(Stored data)

■ ■ ■ ■

--- config.mk ---
export PLATFORM = sky130hd
export DESIGN_NAME = pwm_subsystem
export DESIGN_NICKNAME = d
export VERILOG_FILES = /design/src/design/pwm_pkg.sv /design/src/design/pwm_reg_if.sv /design/src/design/pwm_channel.sv /design/src/design/pwm_rsp_collect.sv /design/src/design/pwm_axil_frontend.sv /design/src/design/pwm_subsystem.sv
export SDC_FILE = /design/constraint.sdc
export NUM_CORES = 1
export LEC_CHECK = 0
export BUFFER_PORTS_ARGS = -buffer_cell sky130_fd_sc_hd__buf_2
export CORE_MARGIN = 10
export CORE_UTILIZATION = 30
export DETAILED_ROUTE_END_ITERATION = 6
export HOLD_SLACK_MARGIN = 0.03
export PLACE_DENSITY_LB_ADDON = 0.1
export RECOVER_POWER = 100
export SLEW_MARGIN = 20
export SYNTH_ARGS = -nofsm -noshare
export SYNTH_HDL_FRONTEND = slang
export SYNTH_SLANG_ARGS = --single-unit
--- constraint.sdc ---
create_clock -name clk_sys_i -period 2.8 [get_ports clk_sys_i]
set_input_delay 0.28 -clock clk_sys_i [delete_from_list [all_inputs] [get_ports clk_sys_i]]
set_output_delay 0.28 -clock clk_sys_i [all_outputs]
set_load 0.02 [all_outputs]
--- src/design/pwm_pkg.sv ---
// Bus, register and counter types, register map and front-end FSM states
`default_nettype none

package pwm_pkg;

  ////////////////////////////////////////////////
  // AXI4-Lite bus types
  ////////////////////////////////////////////////

  typedef logic [31:0] axil_addr_t;
  typedef logic [31:0] axil_data_t;
  typedef logic [3:0]  axil_strb_t;
  typedef logic [1:0]  axil_resp_t;

  localparam axil_resp_t RESP_OKAY   = 2'b00;
  localparam axil_resp_t RESP_SLVERR = 2'b10;

  ////////////////////////////////////////////////
  // PWM channel registers
  ////////////////////////////////////////////////

  localparam int unsigned PwmCtrSize = 8;

  typedef logic [PwmCtrSize-1:0] pwm_cnt_t; // Counter, duty and period
  typedef logic [1:0]            reg_sel_t;
  typedef logic [3:0]            chan_idx_t;

  // Address fields
  localparam int unsigned RegSelLsb  = 2; // Register index in bits 3:2
  localparam int unsigned ChanIdxLsb = 4; // Channel index in bits 7:4

  localparam reg_sel_t REG_DUTY   = 2'd0;
  localparam reg_sel_t REG_PERIOD = 2'd1;
  localparam reg_sel_t REG_CTRL   = 2'd2; // Index 3 left unmapped

  typedef enum logic [1:0] {
    IDLE,
    ACCESS,
    WAIT_RSP,
    RESP
  } frontend_state_e;

endpackage

`default_nettype wire

--- src/design/pwm_reg_if.sv ---
// Per-channel register access and reply signals with their modports
`timescale 1ns/1ps
`default_nettype none

interface pwm_reg_if import pwm_pkg::*; ();

  // Request side, from the front end
  logic       req;   // Single-cycle access strobe
  logic       we;    // Write when set, read otherwise
  reg_sel_t   sel;
  pwm_cnt_t   wdata;
  logic       wen;   // Strobe bit 0

  // Reply side, from the channel
  axil_data_t rdata; // Combinational from sel
  logic       err;   // Unmapped register index

  modport frontend (
    output req, we, sel, wdata, wen
  );

  modport channel (
    input  req, we, sel, wdata, wen,
    output rdata, err
  );

  modport collect (
    input req, rdata, err
  );

endinterface

`default_nettype wire

--- src/design/pwm_channel.sv ---
// PWM channel with duty, period and enable registers, counter and output compare
`timescale 1ns/1ps
`default_nettype none

module pwm_channel import pwm_pkg::*; (
  input  logic       clk_sys_i,
  input  logic       rst_sys_ni,
  pwm_reg_if.channel reg_if,
  output logic       pwm_o
);

  pwm_cnt_t duty_q;
  pwm_cnt_t period_q;
  pwm_cnt_t cnt_q;
  logic     en_q;   // CTRL bit 0
  logic     wr_en;

  //////////////////////////////////////////////////
  // Register access
  //////////////////////////////////////////////////

  assign wr_en = reg_if.req & reg_if.we & reg_if.wen;

  always_ff @(posedge clk_sys_i or negedge rst_sys_ni) begin
    if (!rst_sys_ni) begin
      duty_q   <= '0;
      period_q <= '0;
      en_q     <= 1'b0;
    end else if (wr_en) begin
      unique case (reg_if.sel)
        REG_DUTY:   duty_q   <= reg_if.wdata;
        REG_PERIOD: period_q <= reg_if.wdata;
        REG_CTRL:   en_q     <= reg_if.wdata[0];
        default: ;  // Unmapped, nothing changes
      endcase
    end
  end

  always_comb begin
    unique case (reg_if.sel)
      REG_DUTY:   reg_if.rdata = axil_data_t'(duty_q);
      REG_PERIOD: reg_if.rdata = axil_data_t'(period_q);
      REG_CTRL:   reg_if.rdata = axil_data_t'(en_q);
      default:    reg_if.rdata = '0;
    endcase
  end

  assign reg_if.err = !(reg_if.sel inside {REG_DUTY, REG_PERIOD, REG_CTRL});

  //////////////////////////////////////////////////
  // Counter and compare
  //////////////////////////////////////////////////

  // Runs 0..PERIOD, so one period lasts PERIOD+1 cycles
  always_ff @(posedge clk_sys_i or negedge rst_sys_ni) begin
    if (!rst_sys_ni) begin
      cnt_q <= '0;
    end else if (!en_q || (cnt_q >= period_q)) begin
      cnt_q <= '0; // Also recovers when PERIOD drops below the count
    end else begin
      cnt_q <= cnt_q + 1'b1;
    end
  end

  assign pwm_o = en_q & (cnt_q < duty_q);

endmodule

`default_nettype wire

--- src/design/pwm_rsp_collect.sv ---
// Response collector registering the addressed channel's reply or an error
`timescale 1ns/1ps
`default_nettype none

module pwm_rsp_collect import pwm_pkg::*; #(
  parameter int unsigned NumChannels = 4
) (
  input  logic       clk_sys_i,
  input  logic       rst_sys_ni,
  pwm_reg_if.collect regs_i [NumChannels],
  input  logic       access_i,
  output logic       rsp_valid_o,
  output axil_data_t rsp_data_o,
  output logic       rsp_err_o
);

  logic [NumChannels-1:0] req_vec;
  logic [NumChannels-1:0] err_vec;
  axil_data_t             rdata_arr [NumChannels];
  axil_data_t             sel_data;
  logic                   sel_err;

  for (genvar i = 0; i < NumChannels; i++) begin : gen_gather
    assign req_vec[i]   = regs_i[i].req;
    assign err_vec[i]   = regs_i[i].err;
    assign rdata_arr[i] = regs_i[i].rdata;
  end

  // Reply of the channel whose req is high
  always_comb begin
    sel_data = '0;
    sel_err  = 1'b1; // No channel addressed
    for (int i = 0; i < NumChannels; i++) begin
      if (req_vec[i]) begin
        sel_data = rdata_arr[i];
        sel_err  = err_vec[i];
      end
    end
  end

  always_ff @(posedge clk_sys_i or negedge rst_sys_ni) begin
    if (!rst_sys_ni) begin
      rsp_valid_o <= 1'b0;
    end else begin
      rsp_valid_o <= access_i;
    end
  end

  always_ff @(posedge clk_sys_i) begin
    if (access_i) begin
      rsp_data_o <= sel_data;
      rsp_err_o  <= sel_err;
    end
  end

  // Channel requests only come inside a front-end access cycle
  a_req_in_access: assert property (@(posedge clk_sys_i) disable iff (!rst_sys_ni)
    (|req_vec) |-> access_i);

endmodule

`default_nettype wire

--- src/design/pwm_axil_frontend.sv ---
// AXI4-Lite slave FSM, request latching and channel address decode
`timescale 1ns/1ps
`default_nettype none

module pwm_axil_frontend import pwm_pkg::*; #(
  parameter int unsigned NumChannels = 4
) (
  input  logic        clk_sys_i,
  input  logic        rst_sys_ni,

  // AXI4-Lite slave
  input  logic        s_axil_awvalid_i,
  output logic        s_axil_awready_o,
  input  axil_addr_t  s_axil_awaddr_i,
  input  logic        s_axil_wvalid_i,
  output logic        s_axil_wready_o,
  input  axil_data_t  s_axil_wdata_i,
  input  axil_strb_t  s_axil_wstrb_i,
  output logic        s_axil_bvalid_o,
  input  logic        s_axil_bready_i,
  output axil_resp_t  s_axil_bresp_o,
  input  logic        s_axil_arvalid_i,
  output logic        s_axil_arready_o,
  input  axil_addr_t  s_axil_araddr_i,
  output logic        s_axil_rvalid_o,
  input  logic        s_axil_rready_i,
  output axil_data_t  s_axil_rdata_o,
  output axil_resp_t  s_axil_rresp_o,

  // Channel requests
  pwm_reg_if.frontend regs_o [NumChannels],

  // Reply from the collector
  output logic        access_o,
  input  logic        rsp_valid_i,
  input  axil_data_t  rsp_data_i,
  input  logic        rsp_err_i
);

  frontend_state_e        state_q, state_d;
  logic                   we_q;
  chan_idx_t              chan_q;
  reg_sel_t               sel_q;
  pwm_cnt_t               wdata_q;
  logic                   wen_q;
  axil_data_t             rdata_q;
  axil_resp_t             resp_q;
  logic                   wr_take;
  logic                   rd_take;
  logic                   chan_hit;
  logic [NumChannels-1:0] req_vec;

  //////////////////////////////////////////////////
  // Address acceptance and FSM
  //////////////////////////////////////////////////

  assign wr_take = (state_q == IDLE) & s_axil_awvalid_i & s_axil_wvalid_i;
  assign rd_take = (state_q == IDLE) & s_axil_arvalid_i & ~wr_take; // Write wins a tie

  always_comb begin
    state_d = state_q;
    unique case (state_q)
      IDLE: begin
        if (wr_take || rd_take) begin
          state_d = ACCESS;
        end
      end
      ACCESS:   state_d = WAIT_RSP;
      WAIT_RSP: begin
        if (rsp_valid_i) begin
          state_d = RESP;
        end
      end
      RESP: begin
        // Hold until the host takes the response
        if (we_q ? s_axil_bready_i : s_axil_rready_i) begin
          state_d = IDLE;
        end
      end
      default:  state_d = IDLE;
    endcase
  end

  always_ff @(posedge clk_sys_i or negedge rst_sys_ni) begin
    if (!rst_sys_ni) begin
      state_q <= IDLE;
      we_q    <= 1'b0;
    end else begin
      state_q <= state_d;
      if (wr_take || rd_take) begin
        we_q <= wr_take;
      end
    end
  end

  // Request fields and response payload
  always_ff @(posedge clk_sys_i) begin
    if (wr_take) begin
      chan_q  <= s_axil_awaddr_i[ChanIdxLsb +: $bits(chan_idx_t)];
      sel_q   <= s_axil_awaddr_i[RegSelLsb +: $bits(reg_sel_t)];
      wdata_q <= s_axil_wdata_i[PwmCtrSize-1:0]; // Registers are 8 bits wide
      wen_q   <= s_axil_wstrb_i[0];
    end else if (rd_take) begin
      chan_q  <= s_axil_araddr_i[ChanIdxLsb +: $bits(chan_idx_t)];
      sel_q   <= s_axil_araddr_i[RegSelLsb +: $bits(reg_sel_t)];
    end
    if ((state_q == WAIT_RSP) && rsp_valid_i) begin
      rdata_q <= rsp_data_i;
      resp_q  <= rsp_err_i ? RESP_SLVERR : RESP_OKAY;
    end
  end

  //////////////////////////////////////////////////
  // Channel decode
  //////////////////////////////////////////////////

  assign access_o = (state_q == ACCESS);
  assign chan_hit = (chan_q < NumChannels); // Out of range gets no req

  for (genvar i = 0; i < NumChannels; i++) begin : gen_req
    assign req_vec[i]      = access_o & chan_hit & (chan_q == chan_idx_t'(i));
    assign regs_o[i].req   = req_vec[i];
    assign regs_o[i].we    = we_q;
    assign regs_o[i].sel   = sel_q;
    assign regs_o[i].wdata = wdata_q;
    assign regs_o[i].wen   = wen_q;
  end

  assign s_axil_awready_o = wr_take;
  assign s_axil_wready_o  = wr_take;
  assign s_axil_arready_o = rd_take;
  assign s_axil_bvalid_o  = (state_q == RESP) & we_q;
  assign s_axil_rvalid_o  = (state_q == RESP) & ~we_q;
  assign s_axil_bresp_o   = resp_q;
  assign s_axil_rresp_o   = resp_q;
  assign s_axil_rdata_o   = rdata_q;

  // Stalled response keeps its payload
  a_b_hold: assert property (@(posedge clk_sys_i) disable iff (!rst_sys_ni)
    s_axil_bvalid_o && !s_axil_bready_i |=> s_axil_bvalid_o && $stable(s_axil_bresp_o));

  a_r_hold: assert property (@(posedge clk_sys_i) disable iff (!rst_sys_ni)
    s_axil_rvalid_o && !s_axil_rready_i |=>
      s_axil_rvalid_o && $stable(s_axil_rdata_o) && $stable(s_axil_rresp_o));

endmodule

`default_nettype wire

--- src/design/pwm_subsystem.sv ---
// Top level with AXI4-Lite ports, front end, PWM channel array and response collector
`timescale 1ns/1ps
`default_nettype none

module pwm_subsystem import pwm_pkg::*; #(
  parameter int unsigned NumChannels = 4 // 1 to 16
) (
  input  logic                   clk_sys_i,
  input  logic                   rst_sys_ni,

  // AXI4-Lite slave
  input  logic                   s_axil_awvalid_i,
  output logic                   s_axil_awready_o,
  input  axil_addr_t             s_axil_awaddr_i,
  input  logic                   s_axil_wvalid_i,
  output logic                   s_axil_wready_o,
  input  axil_data_t             s_axil_wdata_i,
  input  axil_strb_t             s_axil_wstrb_i,
  output logic                   s_axil_bvalid_o,
  input  logic                   s_axil_bready_i,
  output axil_resp_t             s_axil_bresp_o,
  input  logic                   s_axil_arvalid_i,
  output logic                   s_axil_arready_o,
  input  axil_addr_t             s_axil_araddr_i,
  output logic                   s_axil_rvalid_o,
  input  logic                   s_axil_rready_i,
  output axil_data_t             s_axil_rdata_o,
  output axil_resp_t             s_axil_rresp_o,

  output logic [NumChannels-1:0] pwm_o
);

  logic       access;
  logic       rsp_valid;
  axil_data_t rsp_data;
  logic       rsp_err;

  pwm_reg_if reg_if [NumChannels] ();

  pwm_axil_frontend #(
    .NumChannels ( NumChannels )
  ) u_frontend (
    .clk_sys_i,
    .rst_sys_ni,
    .s_axil_awvalid_i,
    .s_axil_awready_o,
    .s_axil_awaddr_i,
    .s_axil_wvalid_i,
    .s_axil_wready_o,
    .s_axil_wdata_i,
    .s_axil_wstrb_i,
    .s_axil_bvalid_o,
    .s_axil_bready_i,
    .s_axil_bresp_o,
    .s_axil_arvalid_i,
    .s_axil_arready_o,
    .s_axil_araddr_i,
    .s_axil_rvalid_o,
    .s_axil_rready_i,
    .s_axil_rdata_o,
    .s_axil_rresp_o,
    .regs_o      (reg_if),
    .access_o    (access),
    .rsp_valid_i (rsp_valid),
    .rsp_data_i  (rsp_data),
    .rsp_err_i   (rsp_err)
  );

  for (genvar i = 0; i < NumChannels; i++) begin : gen_chan
    pwm_channel u_chan (
      .clk_sys_i,
      .rst_sys_ni,
      .reg_if (reg_if[i]),
      .pwm_o  (pwm_o[i])
    );
  end

  pwm_rsp_collect #(
    .NumChannels ( NumChannels )
  ) u_collect (
    .clk_sys_i,
    .rst_sys_ni,
    .regs_i      (reg_if),
    .access_i    (access),
    .rsp_valid_o (rsp_valid),
    .rsp_data_o  (rsp_data),
    .rsp_err_o   (rsp_err)
  );

endmodule

`default_nettype wire

==> results.md <==
- Status: finished, final reports clean
- Die Height: 180.8 microns
- Count leader, synth: dfrtp_1
- Die width: 180.8 microns
- GRT Residual Overflow: 0
- Synth top cells by count: dfrtp_1 (104), inv_1 (72), ha_1 (69), mux2_2 (61), nor2_1 (47)
- Hold-critical path depth: 1
- PnR Total Power: 5761 uW
- DRT iter0 DRCs: 218
- Clock Skew: 0.009636 ns
- Minimum clock period: 2.656 ns
- Worst Tran Pin Value: 1.367 ns
- Worst-case vdd ir drop: 0.0003032 V
- FILL cells: 2515
- Reg-to-reg slack, setup: 0.14 ns
- DP Worst Slack: 0.1461 ns
- Post-synth top flop: dfrtp_1
- Highest cell delay on the worst timing path: 0.57 ns
- First-pass GRT wire length: 30.84 mm
- Mapped Cells: 682
- Met3 usage: 2.677%
- Area Overhead vs Synth: 14.25%
- Layout Cells excl Fill: 1092
- Post-DP HPWL: 14.26 mm
- I/O Buffers: 46
- Max clock buf depth: 2
- Leading area contributor after synthesis: dfrtp_1
- Worst hold margin: 0.05070 ns
- Routed via count: 4985
- Max Clock Freq: 376.4 MHz
- Total GRT Usage: 11.91%
- Final Max Tran Viols: 0
- Cts bufs inserted: 17
- Critical-path cell list: inv_1 -> ha_1 -> or3b_1 -> or2_0 -> nor2_2 -> clkbuf_4 -> mux2_2
- Worst-Skew Late Latency: 0.43 ns
- Initial antenna violation count: 0
- CTS tree: yes
- Mean Syn Cell Area: 11.38 sq um
- Cells after DPL: 1051
- Yosys top cell area share: 33.53%
- Final hold vios: 0
- Slowest stage cell, crit path: or3b_1
- Crit end category: flip-flop
- Drc violations: 0
- Synth warn: 0
- Maxcap violations: 0
- PD cells: 649.6 mW/mm^2
- Critical path depth in cells: 7
- Sequential share of the synthesized area: 46.30%
- Layout cells sized above 1: 16.93%
- Largest cells by area after synthesis: dfrtp_1 (34%), edfxtp_1 (13%), ha_1 (11%), mux2_2 (8.9%), inv_1 (3.5%)
- # nets final: 925
- Vias in the first global route: 5440
- Final WS setup: 0.1435 ns
- Post-CTS sizing: 0
- Largest net degree at the start of global routing: 54
- Final setup fails: 0
- Pleak: 0.003971 uW
- Starting Density: 30.64%
- Io pins: 152
- R2R depth: 7
- Gp weighted congestion: 0.8013
- Netlist cell types: 53
- Ys async rst share: 75.91%
- Clock-pin slew on the worst setup and hold paths: 0.06 ns
- CP delay by family, top: simple AND/OR/NAND/NOR gates
- DR WL/cell: 17.23 microns
- Setup repair after global routing missed its margin: no
- Sum Neg Setup Slack: 0 ns
- Slew HR: 8.853%
- Drt pass-1 iters: 4
- H-tree depth: 4
- GRT Max-Usage Layer: met2
- FF+latch count, synth: 137
- M2 GR Usage: 19.34%
- ANT nets after route: 0
- CP Class: flip-flop to flip-flop
- Worst hold-check path type: input port to flip-flop
- Startpoint types: flip-flop
- Post-synth EDFFs: 33
- Die ar.: 0.03270 sq mm
- Mapped Area: 0.007761 sq mm
- Worst-path maximum fanout: 12
- Core Box Area: 0.02533 sq mm
- Rows: 58
- Buf+Inv Stages, Crit Path: 2
- Fin crit share: 94.87%
- Met1 Track Usage GR: 15.23%
- CP Data Arrival Time: 2.97 ns
- Clk root buf: clkbuf_16
- Antenna diode count: 0
- Final wirelength: 18.82 mm
- Sink Count: 137
- CP required: 3.11 ns
- DR vias/cell: 4.565
[metal layers]
layer | wire length (microns) | vias up | part of all wire (%)
met5 | 0 | - | 0
met4 | 245 | 0 | 1.3
met3 | 570 | 16 | 3.0
met2 | 8962 | 64 | 48
met1 | 9040 | 2429 | 48
li1 | - | 2476 | -
[cell families (layout without fill, tap and decap cells)]
logic type / after synthesis / count (layout) / synth area share, %
flops: 137 / 137 / 46.30
fa+ha+maj: 69 / 69 / 11.12
buf+inv: 119 / 174 / 7.577
compound gates: 72 / 72 / 6.690
xor+xnor: 24 / 24 / 2.708
other cells: 1 / 26 / 0.04832
simple gates: 160 / 160 / 10.16
mux: 100 / 100 / 15.40
[sequential cells by signal, summed over array words and instances, names as in the netlist, 2 cells and up]
register / flops
gen_chan.u_chan.period_q: 32
u_frontend.state_q: 2
u_frontend.s_axil_rdata_o: 8
gen_chan.u_chan.duty_q: 32
u_frontend.regs_o.sel: 2
gen_chan.u_chan.cnt_q: 32
u_collect.rsp_data_o: 8
u_frontend.chan_q: 4
u_frontend.regs_o.wdata: 8
gen_chan.u_chan.en_q: 4
[cell type report]
class	count	area (sq um)	share of cell area (%)
clock inverters	14	172.7	1.947
clock buffers	18	429.2	4.840
flip-flops and latches	137	3593	40.52
well taps	330	412.9	4.656
repair buffers	70	380.4	4.290
inverters	72	270.3	3.048
multi-input cells	451	3608	40.69
[placed cells by master, fill, tap and decap left out, types with 8 or more instances in the layout]
| cell type | synthesis | layout |
|---|---|---|
| dfrtp_1 | 104 | 104 |
| inv_1 | 72 | 72 |
| ha_1 | 69 | 69 |
| mux2_2 | 61 | 57 |
| nor2_1 | 47 | 47 |
| edfxtp_1 | 33 | 33 |
| nand2_1 | 31 | 31 |
| clkbuf_1 | 7 | 27 |
| nand3_1 | 26 | 26 |
| conb_1 | 1 | 26 |
| buf_2 | 5 | 26 |
| xor2_1 | 20 | 20 |
| mux2i_1 | 20 | 20 |
| mux2_1 | 0 | 20 |
| a21oi_1 | 17 | 17 |
| clkbuf_16 | 0 | 17 |
| nand2b_1 | 9 | 9 |
| dlygate4sd3_1 | 0 | 9 |
| and3_1 | 8 | 8 |
| o21ai_0 | 8 | 8 |
[final timing paths]
| check | to | from |
|---|---|---|
| worst max-delay path | gen_chan[3].u_chan.duty_q[4] | u_frontend.state_q[1] |
| worst min-delay path | u_frontend.regs_o[0].wdata[6] | s_axil_wdata_i[6] |
| worst max register to register | gen_chan[3].u_chan.duty_q[4] | u_frontend.state_q[1] |
| worst min register to register | u_frontend.s_axil_rdata_o[6] | u_collect.rsp_data_o[6] |
| max in group asynchronous | gen_chan[3].u_chan.duty_q[2] | rst_sys_ni |
| min in group asynchronous | gen_chan[0].u_chan.cnt_q[7] | rst_sys_ni |
[where the power goes]
group / internal [uW] / switching (uW) / total [uW]
registers: 2310 / 181 / 2490
clock network: 1410 / 905 / 2310
logic: 383 / 578 / 961
[worst reg2reg max path, cell delays in order (launching register included)]
cell and delay (ns):
dfrtp_1 0.41, inv_1 0.11, ha_1 0.19, or3b_1 0.57, or2_0 0.51, nor2_2 0.17, clkbuf_4 0.22, mux2_2 0.36
[stage by stage]
| step | instance area (sq um) | utilization (%) |
|---|---|---|
| after floorplan | 7855 | - |
| after global placement | 8295 | 32.75 |
| after detailed placement | 8295 | 32.75 |
| after CTS | 8987 | 35.49 |
| after global routing | 8867 | 35.01 |
| final | 8867 | 35.01 |
[what timing repair did]
action                                 CTS  global route
setup endpoints to repair                0             0
hold buffers                             9             0
buffers inserted                         0             0
endpoints found under the hold margin   73             0
Power figures use the tool's default switching activity.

■ ■ ■ ■

When a line in the records above contains the word "collector", copy it.

Task result ▸
// Response collector registering the addressed channel's reply or an error
  // Reply from the collector
// Top level with AXI4-Lite ports, front end, PWM channel array and response collector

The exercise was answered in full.